- _Exercise brief_
Starting at the top of the data and ending with the line that holds "70 | 0.540 |", transcribe each line exactly; include both ends.

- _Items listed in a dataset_
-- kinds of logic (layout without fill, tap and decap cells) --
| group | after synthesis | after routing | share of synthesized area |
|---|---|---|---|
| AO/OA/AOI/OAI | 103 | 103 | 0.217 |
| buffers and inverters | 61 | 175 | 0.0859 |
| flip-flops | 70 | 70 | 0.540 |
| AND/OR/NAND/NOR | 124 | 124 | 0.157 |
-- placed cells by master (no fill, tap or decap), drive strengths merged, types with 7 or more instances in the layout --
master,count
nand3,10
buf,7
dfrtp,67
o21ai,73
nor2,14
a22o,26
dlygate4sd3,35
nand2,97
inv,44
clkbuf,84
$ cat src/rtl/spi_burst_dp.sv
module spi_burst_dp
  import spi_burst_pkg::*;
#(
  parameter int DATA_W = 16,
  localparam int LW = $clog2(DATA_W)
) (
  input  logic              clk,
  input  logic              rstN,
  input  spiStrobe_t        strobe,
  input  logic [LW-1:0]     cfgWordLen,
  input  logic [DATA_W-1:0] txHead,
  input  logic              sdIn,
  output logic              sdOut,
  output logic [DATA_W-1:0] rxWord,
  output logic              rxValid
);
  logic [DATA_W-1:0] txSh, rxSh, lenMask;
  logic              gotSample;

  always_comb begin
    for (int i = 0; i < DATA_W; i++) lenMask[i] = (i <= int'(cfgWordLen));
  end

  always_ff @(posedge clk or negedge rstN) begin
    if (!rstN) begin
      txSh      <= '0;
      rxSh      <= '0;
      gotSample <= 1'b0;
    end else if (strobe.load) begin
      txSh      <= strobe.loadZero ? '0 : txHead;
      rxSh      <= '0;
      gotSample <= 1'b0;
    end else begin
      if (strobe.sampleEdge) begin
        rxSh      <= {rxSh[DATA_W-2:0], sdIn};
        gotSample <= 1'b1;
      end
      if (strobe.driveEdge && gotSample) txSh <= txSh << 1;
    end
  end

  assign sdOut   = txSh[cfgWordLen];
  assign rxWord  = rxSh & lenMask;
  assign rxValid = strobe.push;
endmodule

$ cat src/rtl/spi_burst_ctl.sv
module spi_burst_ctl
  import spi_burst_pkg::*;
#(
  parameter int HALF_CYC = 4,
  parameter int PERIOD_W = 8,
  parameter int LW       = 4
) (
  input  logic                clk,
  input  logic                rstN,
  input  logic                cfgMaster,
  input  logic                cfgCpol,
  input  logic                cfgCpha,
  input  logic                cfgRdyEdge,
  input  logic [LW-1:0]       cfgWordLen,
  input  logic [PERIOD_W-1:0] cfgPeriod,
  input  logic                spiRdy,
  input  logic                sclkIn,
  input  logic                ssNIn,
  input  logic                txEmpty,
  input  logic                rxFull,
  input  logic                overrunClr,
  output spiStrobe_t          strobe,
  output logic                txPop,
  output logic                sclkOut,
  output logic                ssNOut,
  output logic                overrun
);
  localparam int HW = (HALF_CYC > 2) ? $clog2(HALF_CYC) : 1;

  mstState_t         state;
  logic [HW-1:0]     halfCnt;
  logic [LW:0]       edgeCnt;
  logic [PERIOD_W:0] waitCnt, waitLast;
  logic              sclkPh, rdyPend;
  logic [2:0]        rdySync, sclkSync, ssSync;
  logic              halfLast, canStart, mLoad, mToggle, mPush;
  logic              sFall, sRise, sEdge, sLead, sTrail, lead, trail;

  // input synchronisers
  always_ff @(posedge clk or negedge rstN) begin
    if (!rstN) begin
      rdySync  <= 3'b111;
      sclkSync <= 3'b000;
      ssSync   <= 3'b111;
    end else begin
      rdySync  <= {rdySync[1:0], spiRdy};
      sclkSync <= {sclkSync[1:0], sclkIn};
      ssSync   <= {ssSync[1:0], ssNIn};
    end
  end

  assign halfLast = (halfCnt == HW'(HALF_CYC - 1));
  assign waitLast = {cfgPeriod, 1'b0} - 1'b1;
  assign canStart = !txEmpty && (!cfgRdyEdge || rdyPend);
  assign mLoad    = cfgMaster && canStart &&
                    (state == MS_IDLE || (state == MS_HOLD && halfLast && cfgPeriod == '0));
  assign mToggle  = (state == MS_XFER) && halfLast;
  assign mPush    = (state == MS_HOLD) && halfLast;

  // slave edge detection
  assign sFall  = ssSync[2] && !ssSync[1];
  assign sRise  = !ssSync[2] && ssSync[1];
  assign sEdge  = !ssSync[1] && (sclkSync[2] != sclkSync[1]);
  assign sLead  = sEdge && (sclkSync[1] != cfgCpol);
  assign sTrail = sEdge && (sclkSync[1] == cfgCpol);

  assign lead  = cfgMaster ? (mToggle && !sclkPh) : sLead;
  assign trail = cfgMaster ? (mToggle && sclkPh)  : sTrail;

  always_comb begin
    strobe.load       = cfgMaster ? mLoad : sFall;
    strobe.loadZero   = !cfgMaster && txEmpty;
    strobe.sampleEdge = cfgCpha ? trail : lead;
    strobe.driveEdge  = cfgCpha ? lead : trail;
    strobe.push       = cfgMaster ? mPush : sRise;
  end

  assign txPop   = strobe.load && !txEmpty;
  assign sclkOut = (cfgMaster && sclkPh) ^ cfgCpol;
  assign ssNOut  = !cfgMaster || state == MS_IDLE || state == MS_WAIT;

  // master sequencer
  always_ff @(posedge clk or negedge rstN) begin
    if (!rstN) begin
      state   <= MS_IDLE;
      halfCnt <= '0;
      edgeCnt <= '0;
      waitCnt <= '0;
      sclkPh  <= 1'b0;
    end else if (!cfgMaster) begin
      state   <= MS_IDLE;
      halfCnt <= '0;
      sclkPh  <= 1'b0;
    end else begin
      halfCnt <= halfLast ? '0 : halfCnt + 1'b1;
      case (state)
        MS_IDLE: begin
          halfCnt <= '0;
          if (mLoad) state <= MS_SETUP;
        end
        MS_SETUP: begin
          if (halfLast) begin
            state   <= MS_XFER;
            edgeCnt <= '0;
          end
        end
        MS_XFER: begin
          if (halfLast) begin
            sclkPh  <= !sclkPh;
            edgeCnt <= edgeCnt + 1'b1;
            if (edgeCnt == {cfgWordLen, 1'b1}) state <= MS_HOLD;
          end
        end
        MS_HOLD: begin
          if (halfLast) begin
            if (mLoad)                  state <= MS_SETUP;
            else if (cfgPeriod != '0) begin
              state   <= MS_WAIT;
              waitCnt <= '0;
            end else                    state <= MS_IDLE;
          end
        end
        MS_WAIT: begin
          if (halfLast) begin
            waitCnt <= waitCnt + 1'b1;
            if (waitCnt == waitLast) state <= MS_IDLE;
          end
        end
        default: state <= MS_IDLE;
      endcase
    end
  end

  // ready pacing and overrun flag
  always_ff @(posedge clk or negedge rstN) begin
    if (!rstN) begin
      rdyPend <= 1'b0;
      overrun <= 1'b0;
    end else begin
      if (cfgRdyEdge && rdySync[2] && !rdySync[1]) rdyPend <= 1'b1;
      else if (mLoad || !cfgRdyEdge)               rdyPend <= 1'b0;
      if (strobe.push && rxFull) overrun <= 1'b1;
      else if (overrunClr)       overrun <= 1'b0;
    end
  end
endmodule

- _The completed task_
-- kinds of logic (layout without fill, tap and decap cells) --
| group | after synthesis | after routing | share of synthesized area |
|---|---|---|---|
| AO/OA/AOI/OAI | 103 | 103 | 0.217 |
| buffers and inverters | 61 | 175 | 0.0859 |
| flip-flops | 70 | 70 | 0.540 |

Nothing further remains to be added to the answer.